OHDSI Home | Forums | Wiki | Github

Location.Address maxlen mismatch for ETL

Hi folks,

I’m working on designing an ETL process into OMOP CDM.
I discovered that the “Location.Street” field has the maxlen=220 in the original data model. In OMOP CDM, “Location.Address1” and “Location.Address2” together yield maxlen=100, which is still too short.

Has anyone else run into such a problem? What would be the appropriate way of solving it?

Thanks,
Sofia

Hello @slis,

According to the CDM Data Model Conventions documentation, it is permissible to increase the length of any VARCHAR (i.e., string) columns:

The OMOP CDM is platform-independent. Data types are defined generically using ANSI SQL data types (VARCHAR, INTEGER, FLOAT, DATE, DATETIME, CLOB). Precision is provided only for VARCHAR. It reflects the minimal required string length and can be expanded within a CDM instantiation [@quinnt - emphasis mine]. The CDM does not prescribe the date and datetime format. Standard queries against CDM may vary for local instantiations and date/datetime configurations.

1 Like

Hi Tim, thank you so much for the quick reply!

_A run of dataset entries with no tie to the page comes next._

This design comes from an exercise in tuning for small area and a short achievable clock period on the open sky130 flow, not from production work. Function was not checked in any run shown here: the RTL went through the layout flow alone. Power and IR drop assume default switching activity.

==> design/flow/design.v <==
module fadd(a,b,c,s,co);
input a,b,c;
output s,co;
assign s=a^b^c;
assign co=(a&b)|(a&c)|(b&c);
endmodule
module xnor2m(a,b,y);
input a,b;
output y;
assign y=~(a^b);
endmodule
module or2m(a,b,y);
input a,b;
output y;
assign y=a|b;
endmodule
module hadd(a,b,s,co);
input a,b;
output s,co;
assign s=a^b;
assign co=a&b;
endmodule
module ygp(a,b,gn,pn);
input a,b;
output gn,pn;
assign gn=~(a&b);
assign pn=~(a|b);
endmodule
module yxor(a,b,t);
input a,b;
output t;
assign t=a^b;
endmodule
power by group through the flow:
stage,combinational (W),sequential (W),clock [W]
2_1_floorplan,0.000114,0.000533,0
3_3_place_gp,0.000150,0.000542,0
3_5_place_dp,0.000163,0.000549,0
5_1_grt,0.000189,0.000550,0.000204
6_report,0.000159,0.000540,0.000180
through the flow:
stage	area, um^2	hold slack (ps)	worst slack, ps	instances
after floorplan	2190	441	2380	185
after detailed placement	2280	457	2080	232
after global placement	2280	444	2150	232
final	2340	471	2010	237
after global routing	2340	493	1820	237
Context: an optimization exercise on an open-source flow, tuned for small area. The choices shown serve that exercise and are no tape-out recipe.
Only simulation tests tie the RTL to the original design; equivalence was not proved.
No activity file was given, so power comes from the tool's default toggle rates.

==> flow/design.v <==
module UART_Register_Top(
    input               PCLK,
    input               PRESETn,
    output              irqreq,
    input       [31:0]  PADDR,
    input               PSEL,
    input               PENABLE,
    input               PWRITE,
    input       [31:0]  PWDATA,
    output              PREADY,
    output      [31:0]  PRDATA,
    output              PSLVERR,
    input               RxD,
    output              TxD
);
assign PREADY  = 1'b1;
assign PSLVERR = 1'b0;
wire       acc    = PSEL & PENABLE;
wire       a_lo   = (PADDR[7:3] == 5'd0);
wire       wr_acc = acc & PWRITE & a_lo;
wire       tx_push = wr_acc & (PADDR[2:0] == 3'd0);
wire       cr0_wr  = wr_acc & (PADDR[2:0] == 3'd3);
wire       cr1_wr  = wr_acc & (PADDR[2:0] == 3'd4);
reg  [9:0] div;
wire       tick = div[9] & ~div[8] & ~div[7] & ~div[6] & div[5] & div[4] &
                  ~div[3] & div[0];
always @(posedge PCLK or negedge PRESETn)
    if (~PRESETn) div <= 10'd627;
    else          div <= {div[8], div[7], div[6] | tick, div[5:0],
                          div[9] ^ div[2]};
reg  [127:0] mem;
reg  [4:0]   tidx;
wire         tx_empty = tidx[4];
wire         tx_full  = (tidx == 5'd15);
wire [7:0]   head     = mem[tidx[3:0]*8 +: 8];
wire         tx_done;
wire         tx_pop   = ((cr0_wr & PWDATA[0]) | tx_done) & ~tx_empty;
wire         tx_shift = tx_push & (~tx_full | tx_pop);
wire [7:0]   tx_din   = tx_full ? mem[127:120] : PWDATA[7:0];
always @(posedge PCLK)
    if (tx_shift) mem <= {mem[119:0], tx_din};
always @(posedge PCLK or negedge PRESETn)
    if (~PRESETn)                          tidx <= 5'h1f;
    else if (tx_push & ~tx_pop & ~tx_full) tidx <= tidx + 5'd1;
    else if (tx_pop & ~tx_push)            tidx <= tidx - 5'd1;
reg  [7:0] txbuf;
always @(posedge PCLK or negedge PRESETn)
    if (~PRESETn)    txbuf <= 8'd0;
    else if (tx_pop) txbuf <= head;
reg  [3:0] ts, tc;
assign     tx_done = (ts == 4'd1);
wire       t_wait  = (ts == 4'd2) | tx_done;
wire       t_run   = ts[3] | (ts == 4'd7) | (ts == 4'd0);
always @(posedge PCLK or negedge PRESETn)
    if (~PRESETn)            begin ts <= 4'd2; tc <= 4'd0; end
    else if (t_wait)         ts <= tx_pop ? 4'd7 : 4'd2;
    else if (t_run & tick)   {ts, tc} <= {ts, tc} + 8'd1;
assign TxD = ts[3] ? txbuf[ts[2:0]] : (ts != 4'd7);
reg  [3:0] rs, rc;
wire       r_done = (rs == 4'd1);
wire       r_run  = rs[3] | (rs == 4'd7) | (rs == 4'd0);
always @(posedge PCLK or negedge PRESETn)
    if (~PRESETn)                       begin rs <= 4'd3; rc <= 4'd0; end
    else if (r_run) begin
        if (tick)                       {rs, rc} <= {rs, rc} + 8'd1;
    end
    else if (rs == 4'd4) begin
        if (~RxD)                       rs <= 4'd7;
    end
    else if ((rs != 4'd3) | tick)       rs <= rs + 4'd1;
reg        s0, s1;
reg  [7:0] rdata;
wire       rbit = s1 & (RxD | s0);
always @(posedge PCLK) begin
    if (tick & (rc == 4'd7)) s0 <= RxD;
    if (tick & (rc == 4'd8)) s1 <= RxD;
    if (tick & (rc == 4'd9) & rs[3]) rdata <= {rbit, rdata[7:1]};
end
reg  [7:0] rxbuf;
reg        stopb;
always @(posedge PCLK or negedge PRESETn)
    if (~PRESETn)    begin rxbuf <= 8'd0; stopb <= 1'b0; end
    else if (r_done) begin rxbuf <= rdata; stopb <= RxD; end
assign irqreq = r_done;
reg  [7:0] cr0;
reg  [4:0] cr1;
always @(posedge PCLK or negedge PRESETn)
    if (~PRESETn)    cr0 <= 8'd0;
    else if (cr0_wr) cr0 <= PWDATA[7:0];
always @(posedge PCLK or negedge PRESETn)
    if (~PRESETn)    cr1 <= 5'd0;
    else if (cr1_wr) cr1 <= PWDATA[4:0];
wire       st0 = (rs == 4'd2);
reg        st1, st3;
always @(posedge PCLK or negedge PRESETn)
    if (~PRESETn) begin
        st1 <= 1'b0; st3 <= 1'b0;
    end else begin
        st1 <= tx_empty;
        st3 <= r_done & ~stopb;
    end
reg  [7:0] rd8;
always @(*)
    case (PADDR[7:0])
        8'h00:   rd8 = txbuf;
        8'h01:   rd8 = rxbuf;
        8'h03:   rd8 = cr0;
        8'h04:   rd8 = {3'd0, cr1};
        8'h05:   rd8 = {4'd0, st3, st1, st1, st0};
        default: rd8 = 8'd0;
    endcase
assign PRDATA = {24'd0, rd8};
endmodule
Settings: LEC_CHECK=0, CAP_MARGIN=20, CORE_MARGIN=2, CORE_UTILIZATION=60, SLEW_MARGIN=20; clock period 10.0 ns.
standard.sh (not shown) runs the stock make flow with config.mk's settings and CLKGATE_MAP_FILE= SYNTH_SCRIPT=/design/flow/synth_recipe.tcl, a recipe that flattens the netlist after the stock synthesis.
==> flow/flow/run.sh <==
#!/bin/bash
# Own layout flow: the standard flow (standard synthesis unchanged),
# with smaller port buffers and a clock tree of clkbuf_8 cells without
# dummy loads. make's full output goes to flow_make.log here; ORFS keeps
# each step's log under orfs/logs/.
set -euo pipefail
CTS="-sink_clustering_enable -repair_clock_nets -dont_use_dummy_load"
CTS="$CTS -buf_list sky130_fd_sc_hd__clkbuf_4"
CTS="$CTS -sink_clustering_size 10 -sink_clustering_max_diameter 50"
bash standard.sh \
    "BUFFER_PORTS_ARGS=-buffer_cell sky130_fd_sc_hd__buf_1" \
    "CTS_ARGS=$CTS" \
    SKIP_REPAIR_TIE_FANOUT=1 \
    finish > flow_make.log 2>&1
test -f out/final.def
==> next run, changes <==
--- a/flow/design.v
+++ b/flow/design.v
@@ -22,4 +22,5 @@
 wire       cr0_wr  = wr_acc & (PADDR[2:0] == 3'd3);
 wire       cr1_wr  = wr_acc & (PADDR[2:0] == 3'd4);
+wire       rxb_rd  = acc & ~PWRITE & a_lo & (PADDR[2:0] == 3'd1);
 reg  [9:0] div;
 wire       tick = div[9] & ~div[8] & ~div[7] & ~div[6] & div[5] & div[4] &
@@ -91,12 +92,21 @@
     if (~PRESETn)    cr1 <= 5'd0;
     else if (cr1_wr) cr1 <= PWDATA[4:0];
+reg  [4:0] rcnt;
+wire       rx_full  =  rcnt[4] & ~rcnt[2] &  rcnt[0];
+wire       rx_empty = ~rcnt[3] &  rcnt[1] & ~rcnt[0];
 wire       st0 = (rs == 4'd2);
-reg        st1, st3;
+reg        st1, st3, st4;
+wire       rx_wr = st0 & cr0[1];
+always @(posedge PCLK or negedge PRESETn)
+    if (~PRESETn)                           rcnt <= 5'd2;
+    else if (rx_wr & ~rxb_rd & ~rx_full)    rcnt <= {rcnt[3:0], rcnt[4] ^ rcnt[0]};
+    else if (rxb_rd & ~rx_wr & ~rx_empty)   rcnt <= {rcnt[0] ^ rcnt[1], rcnt[4:1]};
 always @(posedge PCLK or negedge PRESETn)
     if (~PRESETn) begin
-        st1 <= 1'b0; st3 <= 1'b0;
+        st1 <= 1'b0; st3 <= 1'b0; st4 <= 1'b0;
     end else begin
         st1 <= tx_empty;
         st3 <= r_done & ~stopb;
+        st4 <= rx_full & cr0_wr & PWDATA[1];
     end
 reg  [7:0] rd8;
@@ -107,5 +117,5 @@
         8'h03:   rd8 = cr0;
         8'h04:   rd8 = {3'd0, cr1};
-        8'h05:   rd8 = {4'd0, st3, st1, st1, st0};
+        8'h05:   rd8 = {3'd0, st4, st3, st1, st1, st0};
         default: rd8 = 8'd0;
     endcase
Effect: The changed run produced a clean layout; power came out higher by about 2.6%; via count is higher by 1.9%; global-route usage goes down by 0.37 points; routed wire length rises by about 2.7%; clock power is higher by about 2%; die area grows by 4.0%; area after synthesis increases by about 4%; register-to-register slack gets better by 0.08 ns; synthesized cell count increases by 0.78%.
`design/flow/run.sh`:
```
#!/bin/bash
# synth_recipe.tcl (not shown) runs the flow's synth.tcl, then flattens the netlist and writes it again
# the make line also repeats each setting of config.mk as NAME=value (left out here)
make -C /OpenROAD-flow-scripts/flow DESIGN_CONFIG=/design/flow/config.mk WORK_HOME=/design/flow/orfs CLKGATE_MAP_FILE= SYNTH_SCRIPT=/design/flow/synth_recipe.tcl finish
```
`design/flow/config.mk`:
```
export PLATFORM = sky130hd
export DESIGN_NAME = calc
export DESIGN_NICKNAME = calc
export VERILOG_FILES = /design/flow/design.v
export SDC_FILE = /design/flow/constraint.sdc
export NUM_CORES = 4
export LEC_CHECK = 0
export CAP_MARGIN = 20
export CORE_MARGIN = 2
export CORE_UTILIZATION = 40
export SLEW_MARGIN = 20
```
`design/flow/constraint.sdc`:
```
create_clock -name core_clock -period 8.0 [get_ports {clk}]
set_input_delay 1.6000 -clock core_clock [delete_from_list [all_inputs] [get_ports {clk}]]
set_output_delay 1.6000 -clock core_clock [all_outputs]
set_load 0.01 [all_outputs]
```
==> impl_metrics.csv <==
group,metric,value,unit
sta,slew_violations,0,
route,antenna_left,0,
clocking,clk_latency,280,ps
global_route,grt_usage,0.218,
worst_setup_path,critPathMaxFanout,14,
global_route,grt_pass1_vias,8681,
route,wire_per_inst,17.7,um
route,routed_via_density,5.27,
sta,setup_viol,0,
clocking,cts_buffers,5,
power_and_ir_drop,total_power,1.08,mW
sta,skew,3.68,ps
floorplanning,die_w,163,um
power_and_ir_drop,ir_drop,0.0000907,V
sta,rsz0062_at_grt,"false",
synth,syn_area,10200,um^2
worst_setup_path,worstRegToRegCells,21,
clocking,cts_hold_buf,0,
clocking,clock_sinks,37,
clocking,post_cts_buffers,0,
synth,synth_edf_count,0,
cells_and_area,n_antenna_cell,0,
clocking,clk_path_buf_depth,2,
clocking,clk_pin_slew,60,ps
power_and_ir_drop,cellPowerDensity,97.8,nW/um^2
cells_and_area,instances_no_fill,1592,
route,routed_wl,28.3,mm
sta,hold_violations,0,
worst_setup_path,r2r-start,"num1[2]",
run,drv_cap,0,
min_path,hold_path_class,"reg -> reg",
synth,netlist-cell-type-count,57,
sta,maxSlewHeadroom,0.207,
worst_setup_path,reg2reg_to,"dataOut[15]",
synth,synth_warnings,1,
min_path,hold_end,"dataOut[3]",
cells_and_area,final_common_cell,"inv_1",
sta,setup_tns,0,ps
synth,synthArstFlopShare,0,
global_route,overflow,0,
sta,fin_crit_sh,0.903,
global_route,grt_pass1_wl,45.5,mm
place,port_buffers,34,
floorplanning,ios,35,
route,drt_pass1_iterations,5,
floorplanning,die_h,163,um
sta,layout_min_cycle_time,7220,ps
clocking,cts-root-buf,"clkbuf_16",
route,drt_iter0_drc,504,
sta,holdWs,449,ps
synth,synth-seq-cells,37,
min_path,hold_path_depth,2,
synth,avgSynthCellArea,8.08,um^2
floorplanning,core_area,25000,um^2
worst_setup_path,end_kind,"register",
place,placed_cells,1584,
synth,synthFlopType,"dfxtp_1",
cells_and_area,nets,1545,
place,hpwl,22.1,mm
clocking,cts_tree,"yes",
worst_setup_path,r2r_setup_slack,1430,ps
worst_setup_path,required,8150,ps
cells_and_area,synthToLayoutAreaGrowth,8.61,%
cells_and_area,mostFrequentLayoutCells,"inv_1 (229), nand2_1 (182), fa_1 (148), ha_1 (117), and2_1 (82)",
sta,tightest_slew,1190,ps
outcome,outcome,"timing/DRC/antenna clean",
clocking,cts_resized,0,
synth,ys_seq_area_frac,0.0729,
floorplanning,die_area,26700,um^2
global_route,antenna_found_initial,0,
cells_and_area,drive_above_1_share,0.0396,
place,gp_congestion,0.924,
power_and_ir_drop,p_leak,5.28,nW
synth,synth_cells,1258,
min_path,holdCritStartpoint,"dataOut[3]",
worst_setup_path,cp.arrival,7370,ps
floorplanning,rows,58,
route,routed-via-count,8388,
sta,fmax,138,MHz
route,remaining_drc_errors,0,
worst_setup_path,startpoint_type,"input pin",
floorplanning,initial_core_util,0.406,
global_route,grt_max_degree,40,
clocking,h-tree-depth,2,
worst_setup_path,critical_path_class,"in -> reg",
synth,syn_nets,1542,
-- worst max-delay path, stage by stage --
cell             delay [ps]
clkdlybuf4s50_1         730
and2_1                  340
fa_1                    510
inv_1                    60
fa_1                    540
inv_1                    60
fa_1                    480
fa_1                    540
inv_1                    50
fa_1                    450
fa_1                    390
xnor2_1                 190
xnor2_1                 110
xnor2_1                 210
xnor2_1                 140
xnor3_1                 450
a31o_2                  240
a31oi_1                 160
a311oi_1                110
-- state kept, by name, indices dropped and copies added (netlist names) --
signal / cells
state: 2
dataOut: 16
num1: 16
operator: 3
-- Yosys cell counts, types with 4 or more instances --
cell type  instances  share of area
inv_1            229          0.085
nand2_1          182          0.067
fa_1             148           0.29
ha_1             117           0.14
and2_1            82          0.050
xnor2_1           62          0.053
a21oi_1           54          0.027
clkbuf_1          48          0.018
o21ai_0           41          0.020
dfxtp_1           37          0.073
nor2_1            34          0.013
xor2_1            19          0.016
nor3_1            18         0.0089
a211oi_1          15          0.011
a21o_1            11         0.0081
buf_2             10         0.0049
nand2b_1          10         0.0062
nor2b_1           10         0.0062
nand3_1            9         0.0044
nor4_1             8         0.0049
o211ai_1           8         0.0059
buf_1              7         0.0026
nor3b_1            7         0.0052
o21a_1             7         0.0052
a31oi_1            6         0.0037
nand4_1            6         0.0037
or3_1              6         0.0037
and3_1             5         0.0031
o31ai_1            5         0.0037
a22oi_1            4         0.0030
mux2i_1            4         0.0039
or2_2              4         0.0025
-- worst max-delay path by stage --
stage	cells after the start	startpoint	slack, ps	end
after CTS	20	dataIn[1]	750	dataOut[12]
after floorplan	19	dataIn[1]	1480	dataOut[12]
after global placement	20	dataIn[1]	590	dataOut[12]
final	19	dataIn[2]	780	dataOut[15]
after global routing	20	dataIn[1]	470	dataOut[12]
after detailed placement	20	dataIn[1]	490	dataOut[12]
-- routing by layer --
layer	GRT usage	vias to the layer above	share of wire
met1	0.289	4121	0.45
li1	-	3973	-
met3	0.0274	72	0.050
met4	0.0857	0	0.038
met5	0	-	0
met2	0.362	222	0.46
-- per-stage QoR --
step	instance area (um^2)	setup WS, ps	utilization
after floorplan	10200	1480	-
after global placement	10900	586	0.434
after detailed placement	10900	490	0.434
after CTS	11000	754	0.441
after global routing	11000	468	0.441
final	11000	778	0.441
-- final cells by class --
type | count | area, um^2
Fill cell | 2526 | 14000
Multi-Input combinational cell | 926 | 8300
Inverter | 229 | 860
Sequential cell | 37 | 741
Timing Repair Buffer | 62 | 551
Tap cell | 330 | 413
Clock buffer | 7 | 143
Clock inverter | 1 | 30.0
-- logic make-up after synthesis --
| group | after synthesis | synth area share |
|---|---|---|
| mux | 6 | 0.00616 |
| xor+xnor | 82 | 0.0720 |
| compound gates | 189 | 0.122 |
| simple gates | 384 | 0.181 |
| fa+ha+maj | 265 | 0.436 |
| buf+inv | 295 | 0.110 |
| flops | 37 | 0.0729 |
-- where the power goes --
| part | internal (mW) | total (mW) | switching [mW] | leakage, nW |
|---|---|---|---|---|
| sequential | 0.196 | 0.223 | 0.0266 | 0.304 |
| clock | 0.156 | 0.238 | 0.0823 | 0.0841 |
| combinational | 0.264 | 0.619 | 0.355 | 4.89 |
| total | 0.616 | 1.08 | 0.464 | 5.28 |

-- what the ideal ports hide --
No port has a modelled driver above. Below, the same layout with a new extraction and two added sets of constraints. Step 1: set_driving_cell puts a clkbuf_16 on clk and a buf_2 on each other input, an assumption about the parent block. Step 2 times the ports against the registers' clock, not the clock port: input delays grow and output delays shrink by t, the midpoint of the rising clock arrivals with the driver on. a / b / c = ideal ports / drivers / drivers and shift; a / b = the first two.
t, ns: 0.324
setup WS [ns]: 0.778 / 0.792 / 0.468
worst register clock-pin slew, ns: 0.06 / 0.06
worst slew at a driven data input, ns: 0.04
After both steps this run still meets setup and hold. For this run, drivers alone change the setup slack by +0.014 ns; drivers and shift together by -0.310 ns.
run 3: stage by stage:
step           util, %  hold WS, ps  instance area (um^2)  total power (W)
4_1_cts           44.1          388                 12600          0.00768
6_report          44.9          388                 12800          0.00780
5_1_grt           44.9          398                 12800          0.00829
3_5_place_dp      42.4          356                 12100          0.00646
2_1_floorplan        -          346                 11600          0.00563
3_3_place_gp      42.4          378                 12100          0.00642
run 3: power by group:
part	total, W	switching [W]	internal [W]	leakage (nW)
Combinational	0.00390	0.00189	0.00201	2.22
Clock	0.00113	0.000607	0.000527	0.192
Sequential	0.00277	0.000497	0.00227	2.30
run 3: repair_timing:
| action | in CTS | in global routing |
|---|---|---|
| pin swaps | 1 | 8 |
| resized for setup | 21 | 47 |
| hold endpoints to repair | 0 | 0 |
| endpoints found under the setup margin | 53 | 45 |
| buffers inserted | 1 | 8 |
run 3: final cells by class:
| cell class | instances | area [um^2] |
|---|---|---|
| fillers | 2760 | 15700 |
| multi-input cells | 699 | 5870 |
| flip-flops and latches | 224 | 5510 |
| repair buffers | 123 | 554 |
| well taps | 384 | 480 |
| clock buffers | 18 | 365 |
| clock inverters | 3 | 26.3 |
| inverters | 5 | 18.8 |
Source: an optimization exercise on an open RTL-to-GDS flow (aim: small area and a short achievable clock period). Production flows keep margins and buffers that such runs may drop.
No run shown here included a check of the RTL's function; only the layout flow was run.
Power is estimated from default activity; no workload was simulated.

## flow/design.v (module list and top-level ports; edited modules follow where they fit)
// module ALU: 1011 lines
// module P_INV: 1 lines
// module P_ND2: 1 lines
// module P_NR2: 1 lines
// module P_AN2: 1 lines
// module P_OR2: 1 lines
// module P_ND3: 1 lines
// module P_AN3: 1 lines
// module P_O211AI: 1 lines
// module P_O311AI: 1 lines
// module P_O411AI: 1 lines
// module P_XOR2: 1 lines
// module P_XNR2: 1 lines
// module P_MX2I: 1 lines
// module P_OAI21: 1 lines
// module P_AOI21: 1 lines
// module P_O21A: 1 lines
// module P_HA: 1 lines
// module P_A222OI: 3 lines
// module ShifterSignExtender: 305 lines
// module XSel: 38 lines
// module AmtDec: 39 lines
// module ex_datapath: 92 lines
module ex_datapath(
    input  wire        CLK,
    input  wire [31:0] A,
    input  wire [31:0] Rm,
    input  wire [11:0] I,
    input  wire [1:0]  AM,
    input  wire        CIN,
    input  wire [3:0]  Op,
    output reg  [31:0] Out,
    output wire        Z,
    output wire        N,
    output reg         C,
    output reg         V
);
  // ...
==> flow/flow/run.sh <==
#!/bin/bash
set -euo pipefail
MARGIN=6.05
export BUFFER_PORTS_ARGS="-buffer_cell sky130_fd_sc_hd__buf_1"
sed "s|\"\${@:-finish}\"|SETUP_SLACK_MARGIN=${MARGIN} \"\${@:-finish}\"|" standard.sh > standard_margin.sh
grep -q "SETUP_SLACK_MARGIN=${MARGIN}" standard_margin.sh
bash standard_margin.sh > flow_make.log 2>&1
==> flow/standard.sh <==
#!/bin/bash
# synth_recipe.tcl (not shown) runs the flow's synth.tcl, then flattens the netlist and writes it again
# the make line also repeats each setting of config.mk as NAME=value (left out here)
make -C /OpenROAD-flow-scripts/flow DESIGN_CONFIG=/design/flow/config.mk WORK_HOME=/design/flow/orfs CLKGATE_MAP_FILE= SYNTH_SCRIPT=/design/flow/synth_recipe.tcl "${@:-finish}"
==> flow/config.mk <==
export PLATFORM = sky130hd
export DESIGN_NAME = ex_datapath
export DESIGN_NICKNAME = ex_datapath
export VERILOG_FILES = /design/flow/design.v
export SDC_FILE = /design/flow/constraint.sdc
export NUM_CORES = 4
export LEC_CHECK = 0
export CAP_MARGIN = 20
export CORE_MARGIN = 2
export CORE_UTILIZATION = 40
export CTS_BUF_LIST = sky130_fd_sc_hd__clkbuf_4 sky130_fd_sc_hd__clkbuf_8
export SLEW_MARGIN = 20
export SYNTH_HIERARCHICAL = 1
export TNS_END_PERCENT = 5
==> flow/constraint.sdc <==
create_clock -name core_clock -period 9.0 [get_ports {CLK}]
set_input_delay 1.8000 -clock core_clock [delete_from_list [all_inputs] [get_ports {CLK}]]
set_output_delay 1.8000 -clock core_clock [all_outputs]
set_load 0.01 [all_outputs]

Just to make sure I understood: so we are free to change the string MAXLEN values in our OMOP schema (e.g., from varchar(50) to varchar(220)) as we see fit, is that correct?

@slis,

Yes, that is my understanding. We are doing this for our OMOP database (in addition to switching the VARCHAR data types to NVARCHAR for our particular database).

I have wondered what happens when we share our OMOP data with other organizations (like clinical research networks). My guess is that these fields get truncated by the receiving organization, unless they have increased the length of their own VARCHAR columns.

Perhaps @clairblacketer can confirm?

t